■ Required action: Needed from the data below: every line from the one with "localparam logic [CFG_IDX_W-1:0] REG_HALF_ARM" up to and including the one with "localparam logic [3:0] OP_LAST = 4'd11;", repeated exactly and with nothing else.

[[ Extracted data, beginning ]]

### src/rtl/pdds_pkg.sv
// ----------------------------------------------------------------------------
// pdds_pkg: shared definitions of the planar drone dynamics step
// Fixed-point format, trig constants, the arctangent table, command and
// register codes, state types and the saturation helper.
// ----------------------------------------------------------------------------
package pdds_pkg;

  // number format
  localparam int FRAC_BITS  = 16;
  localparam int TRIG_STEPS = 16;
  localparam int DATA_W     = 32;
  localparam int CFG_W      = 31;
  localparam int CFG_IDX_W  = 3;
  localparam int CNT_W      = 5;

  // trig datapath widths
  localparam int Z_W   = 36;
  localparam int XY_W  = 34;
  localparam int REM_W = 33;

  // pi at FRAC_BITS, rounded to nearest, and the Q2.30 constants
  localparam longint PI_Q32    = 64'sd13493037705;
  localparam longint PI_Q      = (PI_Q32 + (64'sd1 <<< (31 - FRAC_BITS))) >>> (32 - FRAC_BITS);
  localparam longint TWO_PI_Q  = 2 * PI_Q;
  localparam longint PI30      = 64'sd3373259426;
  localparam longint HALF_PI30 = 64'sd1686629713;
  localparam longint GAIN30    = 64'sh26DD3B6A;

  // commands
  localparam logic [1:0] CMD_SET  = 2'd0;
  localparam logic [1:0] CMD_STEP = 2'd1;
  localparam logic [1:0] CMD_LOAD = 2'd2;

  // register indices
  localparam logic [CFG_IDX_W-1:0] REG_TIME_STEP   = 3'd0;
  localparam logic [CFG_IDX_W-1:0] REG_INV_MASS    = 3'd1;
  localparam logic [CFG_IDX_W-1:0] REG_GRAVITY     = 3'd2;
  localparam logic [CFG_IDX_W-1:0] REG_HALF_ARM    = 3'd3;
  localparam logic [CFG_IDX_W-1:0] REG_INV_INERTIA = 3'd4;
  localparam logic [CFG_IDX_W-1:0] REG_THRUST_MAX  = 3'd5;
  localparam logic [CFG_IDX_W-1:0] REG_THRUST_MIN  = 3'd6;

  // multiply chain steps
  localparam logic [3:0] OP_LAST = 4'd11;

  typedef enum logic [2:0] {
    ST_IDLE,
    ST_TRIG,
    ST_MUL_GO,
    ST_MUL_WAIT,
    ST_OUT
  } top_state_e;

  typedef enum logic [2:0] {
    TR_IDLE,
    TR_MOD,
    TR_FOLD,
    TR_ROT,
    TR_DONE
  } trig_state_e;

  // arctangent of 2^-i in Q2.30
  function automatic logic signed [Z_W-1:0] atan_lut(input logic [CNT_W-1:0] i);
    logic signed [Z_W-1:0] v;
    case (i)
      5'd0:  v = 36'sh03243F6A8;
      5'd1:  v = 36'sh01DAC6705;
      5'd2:  v = 36'sh00FADBAFC;
      5'd3:  v = 36'sh007F56EA6;
      5'd4:  v = 36'sh003FEAB76;
      5'd5:  v = 36'sh001FFD55B;
      5'd6:  v = 36'sh000FFFAAA;
      5'd7:  v = 36'sh0007FFF55;
      5'd8:  v = 36'sh0003FFFEA;
      5'd9:  v = 36'sh0001FFFFD;
      5'd10: v = 36'sh0000FFFFF;
      5'd11: v = 36'sh00007FFFF;
      5'd12: v = 36'sh00003FFFF;
      5'd13: v = 36'sh00001FFFF;
      5'd14: v = 36'sh00000FFFF;
      5'd15: v = 36'sh000007FFF;
      5'd16: v = 36'sh000003FFF;
      5'd17: v = 36'sh000001FFF;
      5'd18: v = 36'sh000000FFF;
      5'd19: v = 36'sh0000007FF;
      5'd20: v = 36'sh0000003FF;
      5'd21: v = 36'sh0000001FF;
      5'd22: v = 36'sh0000000FF;
      5'd23: v = 36'sh00000007F;
      default: v = '0;
    endcase
    return v;
  endfunction

  // clip a wide signed value to 32-bit signed
  function automatic logic signed [DATA_W-1:0] sat32(input logic signed [63:0] v);
    logic signed [DATA_W-1:0] r;
    if (v > 64'sh000000007FFFFFFF) begin
      r = 32'sh7FFFFFFF;
    end else if (v < -64'sh0000000080000000) begin
      r = 32'sh80000000;
    end else begin
      r = v[DATA_W-1:0];
    end
    return r;
  endfunction

endpackage

### src/rtl/planar_drone_dynamics_step.sv
// ----------------------------------------------------------------------------
// planar_drone_dynamics_step: planar two-rotor drone, one Euler step per step word
// Q16.16 rigid-body state stepped by a sequencer over a serial multiplier.
// ----------------------------------------------------------------------------
// Usage:
//  - Input words arrive on s_axis; each carries a command and its operands.
//    Set-thrust and load-position words, and unused codes, go from idle straight to the output state.
//  - A step word runs the angle reduction, fold, 16 CORDIC rotations and
//    hand-off, then twelve chained products on the bit-serial multiplier,
//    each from its own start state. The multiplier is the limiting unit.
//  - Every word returns one result word on m_axis holding position,
//    velocity, angle and rate after the word.
//  - One word is in work at a time; s_axis_tready is high only while idle.
//    A finished result sits in the output register; a stalled receiver holds
//    the next finished word in the sequencer until the register frees.
//  - Registers are to be written on the cfg port only while the block is idle,
//    a rule for the user that the block does not enforce; cfg_ready_o is always high.
//  - Reset clears the state to zero and loads the default registers.
// ----------------------------------------------------------------------------
module planar_drone_dynamics_step (
  input  logic                               clk_i,
  input  logic                               rst_ni,
  input  logic                               s_axis_tvalid,
  output logic                               s_axis_tready,
  // command[1:0], left_thrust[33:2], right_thrust[65:34], reset_x[97:66],
  // reset_y[129:98], zero fill to 136
  input  logic [135:0]                       s_axis_tdata,
  output logic                               m_axis_tvalid,
  input  logic                               m_axis_tready,
  // out_pos_x[31:0], out_pos_y[63:32], out_vel_x[95:64], out_vel_y[127:96],
  // out_angle[159:128], out_rate[191:160]
  output logic [191:0]                       m_axis_tdata,
  input  logic                               cfg_valid_i,
  output logic                               cfg_ready_o,
  input  logic [pdds_pkg::CFG_IDX_W-1:0]     cfg_index_i,
  input  logic [pdds_pkg::CFG_W-1:0]         cfg_data_i
);

  localparam int W = pdds_pkg::DATA_W;

  pdds_pkg::top_state_e st_q, st_d;

  // configuration
  logic [pdds_pkg::CFG_W-1:0] dt_q, imass_q, grav_q, arm_q, iinert_q, tmax_q, tmin_q;

  // body state
  logic signed [W-1:0] px_q, py_q, vx_q, vy_q, tilt_q, spin_q, hl_q, hr_q;
  logic signed [W-1:0] tot_q, dif_q, sin_q, cos_q, t1_q;
  logic [3:0]          op_q;
  logic                out_vld_q;
  logic [191:0]        out_q;

  // input fields
  logic [1:0]          cmd;
  logic signed [W-1:0] in_l, in_r, in_x, in_y;
  logic                in_acc;
  logic                out_free;
  logic                trig_start, trig_done, mul_start, mul_done;
  logic signed [W-1:0] trig_sin, trig_cos, mul_a, mul_b, mul_p;
  logic signed [W-1:0] cl_l, cl_r;

  assign cmd  = s_axis_tdata[1:0];
  assign in_l = s_axis_tdata[33:2];
  assign in_r = s_axis_tdata[65:34];
  assign in_x = s_axis_tdata[97:66];
  assign in_y = s_axis_tdata[129:98];

  assign in_acc      = s_axis_tvalid && s_axis_tready;
  assign out_free    = !out_vld_q || m_axis_tready;
  assign cfg_ready_o = 1'b1;

  // thrust clamp, max first then min
  function automatic logic signed [W-1:0] clamp(input logic signed [W-1:0] f,
                                                input logic [pdds_pkg::CFG_W-1:0] hi,
                                                input logic [pdds_pkg::CFG_W-1:0] lo);
    logic signed [W:0] a;
    a = (33'(f) > $signed({2'b00, hi})) ? $signed({2'b00, hi}) : 33'(f);
    a = (a < $signed({2'b00, lo})) ? $signed({2'b00, lo}) : a;
    return a[W-1:0];
  endfunction

  assign cl_l = clamp(in_l, tmax_q, tmin_q);
  assign cl_r = clamp(in_r, tmax_q, tmin_q);

  // operand selection for the multiply chain
  always_comb begin
    mul_a = t1_q;
    mul_b = W'(dt_q);
    case (op_q)
      4'd0:  begin mul_a = tot_q;  mul_b = sin_q;        end
      4'd1:  begin mul_a = t1_q;   mul_b = W'(imass_q);  end
      4'd2:  begin mul_a = t1_q;   mul_b = W'(dt_q);     end
      4'd3:  begin mul_a = tot_q;  mul_b = cos_q;        end
      4'd4:  begin mul_a = t1_q;   mul_b = W'(imass_q);  end
      4'd5:  begin mul_a = t1_q;   mul_b = W'(dt_q);     end
      4'd6:  begin mul_a = vx_q;   mul_b = W'(dt_q);     end
      4'd7:  begin mul_a = vy_q;   mul_b = W'(dt_q);     end
      4'd8:  begin mul_a = dif_q;  mul_b = W'(arm_q);    end
      4'd9:  begin mul_a = t1_q;   mul_b = W'(iinert_q); end
      4'd10: begin mul_a = t1_q;   mul_b = W'(dt_q);     end
      4'd11: begin mul_a = spin_q; mul_b = W'(dt_q);     end
      default: ;
    endcase
  end

  pdds_trig u_trig (
    .clk_i   (clk_i),
    .rst_ni  (rst_ni),
    .start_i (trig_start),
    .angle_i (tilt_q),
    .done_o  (trig_done),
    .sin_o   (trig_sin),
    .cos_o   (trig_cos)
  );

  pdds_mul u_mul (
    .clk_i   (clk_i),
    .rst_ni  (rst_ni),
    .start_i (mul_start),
    .a_i     (mul_a),
    .b_i     (mul_b),
    .done_o  (mul_done),
    .p_o     (mul_p)
  );

  // next state
  always_comb begin
    st_d = st_q;
    case (st_q)
      pdds_pkg::ST_IDLE: begin
        if (in_acc) st_d = (cmd == pdds_pkg::CMD_STEP) ? pdds_pkg::ST_TRIG : pdds_pkg::ST_OUT;
      end
      pdds_pkg::ST_TRIG:     if (trig_done) st_d = pdds_pkg::ST_MUL_GO;
      pdds_pkg::ST_MUL_GO:   st_d = pdds_pkg::ST_MUL_WAIT;
      pdds_pkg::ST_MUL_WAIT: begin
        if (mul_done) st_d = (op_q == pdds_pkg::OP_LAST) ? pdds_pkg::ST_OUT : pdds_pkg::ST_MUL_GO;
      end
      pdds_pkg::ST_OUT:      if (out_free) st_d = pdds_pkg::ST_IDLE;
      default:               st_d = pdds_pkg::ST_IDLE;
    endcase
  end

  // control outputs
  always_comb begin
    s_axis_tready = (st_q == pdds_pkg::ST_IDLE);
    trig_start    = (st_q == pdds_pkg::ST_IDLE) && in_acc && (cmd == pdds_pkg::CMD_STEP);
    mul_start     = (st_q == pdds_pkg::ST_MUL_GO);
  end

  // config, state machine and result register
  always_ff @(posedge clk_i or negedge rst_ni) begin
    if (!rst_ni) begin
      st_q      <= pdds_pkg::ST_IDLE;
      out_vld_q <= 1'b0;
      out_q     <= '0;
      op_q      <= '0;
      t1_q      <= '0;
      dt_q      <= 31'd1092;
      imass_q   <= 31'd65536;
      grav_q    <= 31'd642908;
      arm_q     <= 31'd32768;
      iinert_q  <= 31'd65536;
      tmax_q    <= 31'd1157234;
      tmin_q    <= 31'd128582;
      px_q      <= '0;
      py_q      <= '0;
      vx_q      <= '0;
      vy_q      <= '0;
      tilt_q    <= '0;
      spin_q    <= '0;
      hl_q      <= '0;
      hr_q      <= '0;
    end else begin
      st_q <= st_d;
      if (cfg_valid_i) begin
        case (cfg_index_i)
          pdds_pkg::REG_TIME_STEP:   dt_q     <= cfg_data_i;
          pdds_pkg::REG_INV_MASS:    imass_q  <= cfg_data_i;
          pdds_pkg::REG_GRAVITY:     grav_q   <= cfg_data_i;
          pdds_pkg::REG_HALF_ARM:    arm_q    <= cfg_data_i;
          pdds_pkg::REG_INV_INERTIA: iinert_q <= cfg_data_i;
          pdds_pkg::REG_THRUST_MAX:  tmax_q   <= cfg_data_i;
          pdds_pkg::REG_THRUST_MIN:  tmin_q   <= cfg_data_i;
          default: ;
        endcase
      end
      // result register valid: load when a word finishes, clear when taken
      if ((st_q == pdds_pkg::ST_OUT) && out_free) begin
        out_vld_q <= 1'b1;
      end else if (m_axis_tready) begin
        out_vld_q <= 1'b0;
      end
      case (st_q)
        pdds_pkg::ST_IDLE: begin
          op_q <= '0;
          if (in_acc) begin
            case (cmd)
              pdds_pkg::CMD_SET: begin
                hl_q <= cl_l;
                hr_q <= cl_r;
              end
              pdds_pkg::CMD_LOAD: begin
                hl_q   <= '0;
                hr_q   <= '0;
                tilt_q <= '0;
                spin_q <= '0;
                vx_q   <= '0;
                vy_q   <= '0;
                px_q   <= in_x;
                py_q   <= in_y;
              end
              default: ;
            endcase
          end
        end
        pdds_pkg::ST_MUL_WAIT: begin
          if (mul_done) begin
            op_q <= op_q + 1'b1;
            case (op_q)
              4'd2:  vx_q   <= pdds_pkg::sat32(64'(vx_q) + 64'(mul_p));
              4'd4:  t1_q   <= pdds_pkg::sat32(64'(grav_q) - 64'(mul_p));
              4'd5:  vy_q   <= pdds_pkg::sat32(64'(vy_q) + 64'(mul_p));
              4'd6:  px_q   <= pdds_pkg::sat32(64'(px_q) + 64'(mul_p));
              4'd7:  py_q   <= pdds_pkg::sat32(64'(py_q) + 64'(mul_p));
              4'd10: spin_q <= pdds_pkg::sat32(64'(spin_q) + 64'(mul_p));
              4'd11: tilt_q <= pdds_pkg::sat32(64'(tilt_q) + 64'(mul_p));
              default: t1_q <= mul_p;
            endcase
          end
        end
        pdds_pkg::ST_OUT: begin
          if (out_free) begin
            out_q <= {spin_q, tilt_q, vy_q, vx_q, py_q, px_q};
          end
        end
        default: ;
      endcase
    end
  end

  // step operands: thrust sum and difference at step start, sine and cosine at trig done
  always_ff @(posedge clk_i) begin
    if (trig_start) begin
      tot_q <= pdds_pkg::sat32(64'(hl_q) + 64'(hr_q));
      dif_q <= pdds_pkg::sat32(64'(hl_q) - 64'(hr_q));
    end
    if (trig_done) begin
      sin_q <= trig_sin;
      cos_q <= trig_cos;
    end
  end

  assign m_axis_tvalid = out_vld_q;
  assign m_axis_tdata  = out_q;

endmodule

### src/rtl/pdds_mul.sv
// ----------------------------------------------------------------------------
// pdds_mul: bit-serial fixed-point multiplier
// Shift-and-add over the multiplier bits, one bit per cycle, the sign bit
// subtracted; the product is floor-shifted and saturated.
// ----------------------------------------------------------------------------
module pdds_mul (
  input  logic                                clk_i,
  input  logic                                rst_ni,
  input  logic                                start_i,
  input  logic signed [pdds_pkg::DATA_W-1:0]  a_i,
  input  logic signed [pdds_pkg::DATA_W-1:0]  b_i,
  output logic                                done_o,
  output logic signed [pdds_pkg::DATA_W-1:0]  p_o
);

  logic                            run_q;
  logic                            done_q;
  logic [pdds_pkg::CNT_W-1:0]      cnt_q;
  logic signed [63:0]              acc_q;
  logic signed [63:0]              ash_q;
  logic [pdds_pkg::DATA_W-1:0]     bsh_q;
  logic                            last_bit;

  assign last_bit = (cnt_q == pdds_pkg::CNT_W'(pdds_pkg::DATA_W - 1));

  // control
  always_ff @(posedge clk_i or negedge rst_ni) begin
    if (!rst_ni) begin
      run_q  <= 1'b0;
      done_q <= 1'b0;
      cnt_q  <= '0;
    end else begin
      done_q <= run_q && !start_i && last_bit;
      if (start_i) begin
        run_q <= 1'b1;
        cnt_q <= '0;
      end else if (run_q) begin
        cnt_q <= cnt_q + 1'b1;
        if (last_bit) begin
          run_q <= 1'b0;
        end
      end
    end
  end

  // datapath
  always_ff @(posedge clk_i) begin
    if (start_i) begin
      acc_q <= '0;
      ash_q <= 64'(a_i);
      bsh_q <= b_i;
    end else if (run_q) begin
      if (bsh_q[0]) begin
        acc_q <= last_bit ? acc_q - ash_q : acc_q + ash_q;
      end
      ash_q <= ash_q <<< 1;
      bsh_q <= bsh_q >> 1;
    end
  end

  assign done_o = done_q;
  assign p_o    = pdds_pkg::sat32(acc_q >>> pdds_pkg::FRAC_BITS);

endmodule

### src/rtl/pdds_trig.sv
// ----------------------------------------------------------------------------
// pdds_trig: angle reduction and CORDIC sine/cosine
// Restoring remainder by 2*pi one bit per cycle, a fold into the right half
// plane, then one CORDIC rotation per cycle.
// ----------------------------------------------------------------------------
module pdds_trig (
  input  logic                                clk_i,
  input  logic                                rst_ni,
  input  logic                                start_i,
  input  logic signed [pdds_pkg::DATA_W-1:0]  angle_i,
  output logic                                done_o,
  output logic signed [pdds_pkg::DATA_W-1:0]  sin_o,
  output logic signed [pdds_pkg::DATA_W-1:0]  cos_o
);

  localparam logic [pdds_pkg::REM_W-1:0] TwoPiRem = pdds_pkg::REM_W'(pdds_pkg::TWO_PI_Q);
  localparam int OutShift = 30 - pdds_pkg::FRAC_BITS;

  pdds_pkg::trig_state_e st_q, st_d;

  logic [pdds_pkg::CNT_W-1:0]        cnt_q;
  logic [pdds_pkg::DATA_W-1:0]       mag_q;
  logic [pdds_pkg::REM_W-1:0]        rem_q;
  logic                              neg_q;
  logic                              flip_q;
  logic signed [pdds_pkg::Z_W-1:0]   z_q;
  logic signed [pdds_pkg::XY_W-1:0]  x_q;
  logic signed [pdds_pkg::XY_W-1:0]  y_q;

  logic [pdds_pkg::REM_W-1:0]        rem_sh;
  logic [pdds_pkg::REM_W-1:0]        rem_nx;
  logic signed [pdds_pkg::Z_W-1:0]   rr;
  logic signed [pdds_pkg::Z_W-1:0]   rw;
  logic signed [pdds_pkg::Z_W-1:0]   zs;
  logic signed [pdds_pkg::Z_W-1:0]   zf;
  logic                              fl;
  logic signed [pdds_pkg::XY_W-1:0]  xs;
  logic signed [pdds_pkg::XY_W-1:0]  ys;
  logic signed [pdds_pkg::XY_W-1:0]  xo;
  logic signed [pdds_pkg::XY_W-1:0]  yo;
  logic                              mod_end;
  logic                              rot_end;

  // remainder step
  always_comb begin
    rem_sh = {rem_q[pdds_pkg::REM_W-2:0], mag_q[pdds_pkg::DATA_W-1]};
    rem_nx = (rem_sh >= TwoPiRem) ? rem_sh - TwoPiRem : rem_sh;
  end

  // signed remainder into (-pi, pi], scale to Q2.30, fold to +-pi/2
  always_comb begin
    rr = (neg_q && (rem_q != '0)) ? pdds_pkg::Z_W'(pdds_pkg::TWO_PI_Q) -
         pdds_pkg::Z_W'(rem_q) : pdds_pkg::Z_W'(rem_q);
    rw = (rr > pdds_pkg::Z_W'(pdds_pkg::PI_Q)) ? rr - pdds_pkg::Z_W'(pdds_pkg::TWO_PI_Q) : rr;
    zs = rw <<< OutShift;
    fl = 1'b0;
    zf = zs;
    if (zs > pdds_pkg::Z_W'(pdds_pkg::HALF_PI30)) begin
      zf = zs - pdds_pkg::Z_W'(pdds_pkg::PI30);
      fl = 1'b1;
    end else if (zs < -pdds_pkg::Z_W'(pdds_pkg::HALF_PI30)) begin
      zf = zs + pdds_pkg::Z_W'(pdds_pkg::PI30);
      fl = 1'b1;
    end
  end

  assign xs      = x_q >>> cnt_q;
  assign ys      = y_q >>> cnt_q;
  assign mod_end = (cnt_q == pdds_pkg::CNT_W'(pdds_pkg::DATA_W - 1));
  assign rot_end = (cnt_q == pdds_pkg::CNT_W'(pdds_pkg::TRIG_STEPS - 1));

  // next state
  always_comb begin
    st_d = st_q;
    case (st_q)
      pdds_pkg::TR_IDLE: if (start_i) st_d = pdds_pkg::TR_MOD;
      pdds_pkg::TR_MOD:  if (mod_end) st_d = pdds_pkg::TR_FOLD;
      pdds_pkg::TR_FOLD: st_d = pdds_pkg::TR_ROT;
      pdds_pkg::TR_ROT:  if (rot_end) st_d = pdds_pkg::TR_DONE;
      pdds_pkg::TR_DONE: st_d = pdds_pkg::TR_IDLE;
      default:           st_d = pdds_pkg::TR_IDLE;
    endcase
  end

  // outputs
  always_comb begin
    done_o = (st_q == pdds_pkg::TR_DONE);
    xo     = x_q >>> OutShift;
    yo     = y_q >>> OutShift;
    if (flip_q) begin
      xo = -xo;
      yo = -yo;
    end
    cos_o = pdds_pkg::sat32(64'(xo));
    sin_o = pdds_pkg::sat32(64'(yo));
  end

  always_ff @(posedge clk_i or negedge rst_ni) begin
    if (!rst_ni) begin
      st_q  <= pdds_pkg::TR_IDLE;
      cnt_q <= '0;
    end else begin
      st_q <= st_d;
      case (st_q)
        pdds_pkg::TR_IDLE: cnt_q <= '0;
        pdds_pkg::TR_MOD:  cnt_q <= mod_end ? '0 : cnt_q + 1'b1;
        pdds_pkg::TR_ROT:  cnt_q <= cnt_q + 1'b1;
        default:           cnt_q <= '0;
      endcase
    end
  end

  // datapath
  always_ff @(posedge clk_i) begin
    case (st_q)
      pdds_pkg::TR_IDLE: begin
        if (start_i) begin
          neg_q <= angle_i[pdds_pkg::DATA_W-1];
          mag_q <= angle_i[pdds_pkg::DATA_W-1] ? pdds_pkg::DATA_W'(-angle_i) : angle_i;
          rem_q <= '0;
        end
      end
      pdds_pkg::TR_MOD: begin
        rem_q <= rem_nx;
        mag_q <= mag_q << 1;
      end
      pdds_pkg::TR_FOLD: begin
        z_q    <= zf;
        flip_q <= fl;
        x_q    <= pdds_pkg::XY_W'(pdds_pkg::GAIN30);
        y_q    <= '0;
      end
      pdds_pkg::TR_ROT: begin
        if (!z_q[pdds_pkg::Z_W-1]) begin
          x_q <= x_q - ys;
          y_q <= y_q + xs;
          z_q <= z_q - pdds_pkg::atan_lut(cnt_q);
        end else begin
          x_q <= x_q + ys;
          y_q <= y_q - xs;
          z_q <= z_q + pdds_pkg::atan_lut(cnt_q);
        end
      end
      default: ;
    endcase
  end

endmodule

### config.mk
export PLATFORM = sky130hd
export DESIGN_NAME = planar_drone_dynamics_step
export DESIGN_NICKNAME = d
export VERILOG_FILES = /design/src/rtl/pdds_pkg.sv /design/src/rtl/planar_drone_dynamics_step.sv /design/src/rtl/pdds_mul.sv /design/src/rtl/pdds_trig.sv
export SDC_FILE = /design/constraint.sdc
export NUM_CORES = 2
export LEC_CHECK = 0
export BUFFER_PORTS_ARGS = -buffer_cell sky130_fd_sc_hd__buf_2
export CAP_MARGIN = 20
export CORE_MARGIN = 2
export CORE_UTILIZATION = 58
export CTS_BUF_LIST = sky130_fd_sc_hd__clkbuf_8 sky130_fd_sc_hd__clkbuf_16
export CTS_CLUSTER_DIAMETER = 60
export DETAILED_ROUTE_END_ITERATION = 10
export GPL_ROUTABILITY_DRIVEN = 0
export MAX_ROUTING_LAYER = met4
export PLACE_DENSITY_LB_ADDON = 0.1
export SLEW_MARGIN = 10
export SYNTH_ARGS = -nofsm -noshare
export SYNTH_HDL_FRONTEND = slang
export SYNTH_HIERARCHICAL = 1
export SYNTH_SLANG_ARGS = --single-unit
### constraint.sdc
create_clock -name clk_i -period 8.35 [get_ports clk_i]
set_input_delay 1.67 -clock clk_i [delete_from_list [all_inputs] [get_ports clk_i]]
set_output_delay 1.67 -clock clk_i [all_outputs]
set_load 0.1 [all_outputs]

[[ Extracted data, end ]]

■ Answer to this problem:
  localparam logic [CFG_IDX_W-1:0] REG_HALF_ARM    = 3'd3;
  localparam logic [CFG_IDX_W-1:0] REG_INV_INERTIA = 3'd4;
  localparam logic [CFG_IDX_W-1:0] REG_THRUST_MAX  = 3'd5;
  localparam logic [CFG_IDX_W-1:0] REG_THRUST_MIN  = 3'd6;

  // multiply chain steps
  localparam logic [3:0] OP_LAST = 4'd11;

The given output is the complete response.